» Your goal
Search the listing for the word "parameter" and return each line that contains it.

» Input data
[src/rtl/sync_fifo.sv]
// Single-clock FIFO with synchronous active-low reset and synchronous clear.
module sync_fifo #(
  parameter int unsigned WIDTH = 8,
  parameter int unsigned DEPTH = 4
) (
  input  logic                   clk,
  input  logic                   reset_n,
  input  logic                   clear,
  input  logic                   push,
  input  logic                   pop,
  input  logic [WIDTH-1:0]       din,
  output logic [WIDTH-1:0]       dout,
  output logic                   full,
  output logic                   empty,
  output logic [$clog2(DEPTH):0] count
);

  localparam int unsigned PTR_W = $clog2(DEPTH);
  localparam int unsigned CNT_W = PTR_W + 1;

  logic [WIDTH-1:0] store [DEPTH];
  logic [PTR_W-1:0] wr_ptr;
  logic [PTR_W-1:0] rd_ptr;
  logic             do_push;
  logic             do_pop;

  assign do_push = push && !full;
  assign do_pop  = pop && !empty;
  assign full    = (count == CNT_W'(DEPTH));
  assign empty   = (count == '0);
  assign dout    = store[rd_ptr];

  // Pointer and occupancy tracking; clear empties the buffer like reset.
  always_ff @(posedge clk) begin
    if (!reset_n || clear) begin
      wr_ptr <= '0;
      rd_ptr <= '0;
      count  <= '0;
    end else begin
      if (do_push) wr_ptr <= wr_ptr + PTR_W'(1);
      if (do_pop)  rd_ptr <= rd_ptr + PTR_W'(1);
      case ({do_push, do_pop})
        2'b10:   count <= count + CNT_W'(1);
        2'b01:   count <= count - CNT_W'(1);
        default: count <= count;
      endcase
    end
  end

  // Data storage needs no reset; unread slots are never presented as valid.
  always_ff @(posedge clk) begin
    if (do_push && !clear) store[wr_ptr] <= din;
  end

endmodule

[src/rtl/instr_fetch_unit.sv]
// Program memory, program counter and fetch FSM feeding a prefetch FIFO.
module instr_fetch_unit
  import fetch_pkg::*;
#(
  parameter int unsigned ADDR_W     = FETCH_ADDR_W,
  parameter int unsigned DATA_W     = FETCH_DATA_W,
  parameter int unsigned FIFO_DEPTH = FETCH_FIFO_DEPTH
) (
  input  logic                clk,
  input  logic                reset_n,
  input  logic                prog_we,
  input  logic [ADDR_W-1:0]   prog_addr,
  input  logic [DATA_W-1:0]   prog_data,
  input  logic [ADDR_W-1:0]   end_addr,
  input  logic                start,
  input  logic                flush,
  instr_fetch_unit_if.master  bus,
  output logic [ADDR_W-1:0]   pc,
  output logic                busy,
  output logic                done
);

  localparam int unsigned MEM_DEPTH = 1 << ADDR_W;
  localparam int unsigned CNT_W     = $clog2(FIFO_DEPTH) + 1;

  fetch_state_e      state;
  logic [DATA_W-1:0] mem [MEM_DEPTH];
  logic [ADDR_W-1:0] end_reg;
  logic              fetch_fin;
  logic              push_c;
  logic              pop_c;
  logic [DATA_W-1:0] fifo_dout;
  logic              fifo_full;
  logic              fifo_empty;
  logic [CNT_W-1:0]  fifo_count;

  assign push_c          = (state == S_RUN) && !fetch_fin && !fifo_full && !flush;
  assign pop_c           = bus.instr_valid && bus.instr_ready;
  assign bus.instr_valid = !fifo_empty;
  assign bus.instruction = fifo_empty ? '0 : fifo_dout;
  assign busy            = (state == S_RUN);
  assign done            = (state == S_DONE);

  // Program memory is writable only outside RUN and is never cleared by reset.
  always_ff @(posedge clk) begin
    if (prog_we && (state != S_RUN)) mem[prog_addr] <= prog_data;
  end

  // Fetch FSM: start latches end_addr, RUN pushes until end_addr is fetched and drained.
  always_ff @(posedge clk) begin
    if (!reset_n) begin
      state     <= S_IDLE;
      pc        <= '0;
      end_reg   <= '0;
      fetch_fin <= 1'b0;
    end else if (flush) begin
      state     <= S_IDLE;
      pc        <= '0;
      fetch_fin <= 1'b0;
    end else begin
      case (state)
        S_IDLE, S_DONE: begin
          if (start) begin
            end_reg   <= end_addr;
            pc        <= '0;
            fetch_fin <= 1'b0;
            state     <= S_RUN;
          end
        end
        S_RUN: begin
          if (push_c) begin
            pc <= pc + ADDR_W'(1);
            if (pc == end_reg) fetch_fin <= 1'b1;
          end
          if (fetch_fin && (fifo_count == '0)) state <= S_DONE;
        end
        default: state <= S_IDLE;
      endcase
    end
  end

  sync_fifo #(
    .WIDTH (DATA_W),
    .DEPTH (FIFO_DEPTH)
  ) u_fifo (
    .clk     (clk),
    .reset_n (reset_n),
    .clear   (flush),
    .push    (push_c),
    .pop     (pop_c),
    .din     (mem[pc]),
    .dout    (fifo_dout),
    .full    (fifo_full),
    .empty   (fifo_empty),
    .count   (fifo_count)
  );

endmodule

» The answer
  parameter int unsigned WIDTH = 8,
  parameter int unsigned DEPTH = 4
  parameter int unsigned ADDR_W     = FETCH_ADDR_W,
  parameter int unsigned DATA_W     = FETCH_DATA_W,
  parameter int unsigned FIFO_DEPTH = FETCH_FIFO_DEPTH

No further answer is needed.